¡Basta de retórica!

La falta de compromiso gubernamental en Cara de Gato, Mojana, impide el cierre del chorro, afectando a miles de campesinos. Un problema que expone la negligencia y la falta de soluciones.
Queda claro que no hay voluntad del Gobierno Nacional ni del contratista por cumplirle a los habitantes de la Mojana para que puedan dormir tranquilos por una vez. El chorro de Cara de Gato se ha vuelto imposible de cerrar y de seguro ha sido así, pero no porque no se pueda, es porque no ha existido la voluntad de hacerlo.
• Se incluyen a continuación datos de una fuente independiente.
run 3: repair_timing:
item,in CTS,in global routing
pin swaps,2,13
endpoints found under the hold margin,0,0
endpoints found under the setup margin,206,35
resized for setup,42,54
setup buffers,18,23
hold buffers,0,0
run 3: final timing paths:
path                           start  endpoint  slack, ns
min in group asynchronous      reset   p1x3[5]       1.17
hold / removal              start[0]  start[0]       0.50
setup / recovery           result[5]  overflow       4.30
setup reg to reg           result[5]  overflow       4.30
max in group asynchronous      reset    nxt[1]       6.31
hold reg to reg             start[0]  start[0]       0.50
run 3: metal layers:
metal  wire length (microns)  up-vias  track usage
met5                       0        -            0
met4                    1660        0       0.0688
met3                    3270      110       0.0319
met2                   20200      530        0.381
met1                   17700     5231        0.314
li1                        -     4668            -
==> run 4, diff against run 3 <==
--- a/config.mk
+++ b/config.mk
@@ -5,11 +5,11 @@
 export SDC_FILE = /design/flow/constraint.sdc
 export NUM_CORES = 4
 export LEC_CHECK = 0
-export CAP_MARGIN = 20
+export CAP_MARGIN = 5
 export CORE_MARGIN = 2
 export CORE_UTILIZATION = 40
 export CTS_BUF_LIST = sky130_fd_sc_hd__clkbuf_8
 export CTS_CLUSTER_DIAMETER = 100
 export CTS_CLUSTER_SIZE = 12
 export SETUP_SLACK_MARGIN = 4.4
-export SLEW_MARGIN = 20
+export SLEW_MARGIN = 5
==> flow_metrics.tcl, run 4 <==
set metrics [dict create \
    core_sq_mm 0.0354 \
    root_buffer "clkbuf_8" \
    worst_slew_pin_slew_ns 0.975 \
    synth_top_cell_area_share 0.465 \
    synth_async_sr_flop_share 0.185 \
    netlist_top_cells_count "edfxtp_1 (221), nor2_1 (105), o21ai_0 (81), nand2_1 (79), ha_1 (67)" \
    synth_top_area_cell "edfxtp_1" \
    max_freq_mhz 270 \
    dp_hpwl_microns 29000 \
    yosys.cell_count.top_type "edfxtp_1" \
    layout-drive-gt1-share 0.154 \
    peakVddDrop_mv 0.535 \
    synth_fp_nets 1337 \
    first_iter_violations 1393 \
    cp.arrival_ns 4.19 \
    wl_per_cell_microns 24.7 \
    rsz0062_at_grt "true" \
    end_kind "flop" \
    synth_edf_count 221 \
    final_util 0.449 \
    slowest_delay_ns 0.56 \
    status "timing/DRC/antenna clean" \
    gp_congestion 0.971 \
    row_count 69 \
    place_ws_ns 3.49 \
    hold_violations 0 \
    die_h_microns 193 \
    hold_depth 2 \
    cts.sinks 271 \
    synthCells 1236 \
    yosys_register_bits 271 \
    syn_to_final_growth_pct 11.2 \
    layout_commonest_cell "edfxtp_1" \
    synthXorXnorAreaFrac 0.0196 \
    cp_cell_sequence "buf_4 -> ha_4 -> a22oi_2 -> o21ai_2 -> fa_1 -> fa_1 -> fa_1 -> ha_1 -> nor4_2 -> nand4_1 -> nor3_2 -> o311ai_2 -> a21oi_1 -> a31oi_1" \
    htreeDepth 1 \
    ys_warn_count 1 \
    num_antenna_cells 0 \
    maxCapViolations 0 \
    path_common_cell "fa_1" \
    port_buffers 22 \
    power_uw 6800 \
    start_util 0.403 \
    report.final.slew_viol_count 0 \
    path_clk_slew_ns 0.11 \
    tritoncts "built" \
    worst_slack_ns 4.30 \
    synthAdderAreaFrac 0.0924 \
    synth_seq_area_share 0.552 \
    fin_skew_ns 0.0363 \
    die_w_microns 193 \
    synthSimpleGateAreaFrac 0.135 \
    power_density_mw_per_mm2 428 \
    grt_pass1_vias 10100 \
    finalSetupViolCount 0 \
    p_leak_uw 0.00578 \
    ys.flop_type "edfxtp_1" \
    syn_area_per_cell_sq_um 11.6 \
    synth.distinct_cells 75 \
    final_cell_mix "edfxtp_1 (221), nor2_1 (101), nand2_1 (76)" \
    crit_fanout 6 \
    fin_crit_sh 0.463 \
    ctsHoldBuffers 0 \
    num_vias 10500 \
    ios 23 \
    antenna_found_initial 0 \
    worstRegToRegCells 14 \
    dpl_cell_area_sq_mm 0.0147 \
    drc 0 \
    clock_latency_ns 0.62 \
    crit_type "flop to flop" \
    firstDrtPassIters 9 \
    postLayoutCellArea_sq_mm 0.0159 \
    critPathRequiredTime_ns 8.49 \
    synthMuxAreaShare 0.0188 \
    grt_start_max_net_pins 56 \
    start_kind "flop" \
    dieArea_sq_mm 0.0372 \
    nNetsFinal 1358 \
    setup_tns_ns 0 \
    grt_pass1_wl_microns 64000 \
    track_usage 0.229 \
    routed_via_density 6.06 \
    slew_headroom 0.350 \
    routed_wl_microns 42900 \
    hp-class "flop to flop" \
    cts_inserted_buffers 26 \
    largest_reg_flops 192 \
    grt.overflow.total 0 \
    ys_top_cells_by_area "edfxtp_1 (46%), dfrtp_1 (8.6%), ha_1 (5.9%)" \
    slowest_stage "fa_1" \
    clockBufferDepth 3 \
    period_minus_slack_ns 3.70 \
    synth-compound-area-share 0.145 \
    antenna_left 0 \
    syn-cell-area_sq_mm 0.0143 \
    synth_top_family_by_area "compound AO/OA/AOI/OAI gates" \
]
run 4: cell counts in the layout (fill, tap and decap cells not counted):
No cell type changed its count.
No estamos diciendo que es como tapar un hueco de una calle, estamos conscientes de que se trata de una obra importante de infraestructura, para lo cual hay que buscar un contratista serio y unas entidades honestas que trabajen en pro de solucionar un problema que ya lo que da es vergüenza. Lo que está pasando con Cara de Gato es peor que lo de Chirajara, porque con la caída de ese puente la gente no está durmiendo incómoda ni perdiendo plata. Y no estamos diciendo con ello que es plausible que construyeran más un puente, no faltaba más. Lo que señalamos es que el desastre de la Mojana es mucho peor, porque son miles de campesinos perjudicados, quienes no tienen quien los cuide. Es momento de ponerse serios y dejar tanta retórica populista. La saliva no va a tapar el chorro de agua del río Cauca. Cara de Gato es una muestra más de la burla a la que son sometidos nuestros campesinos.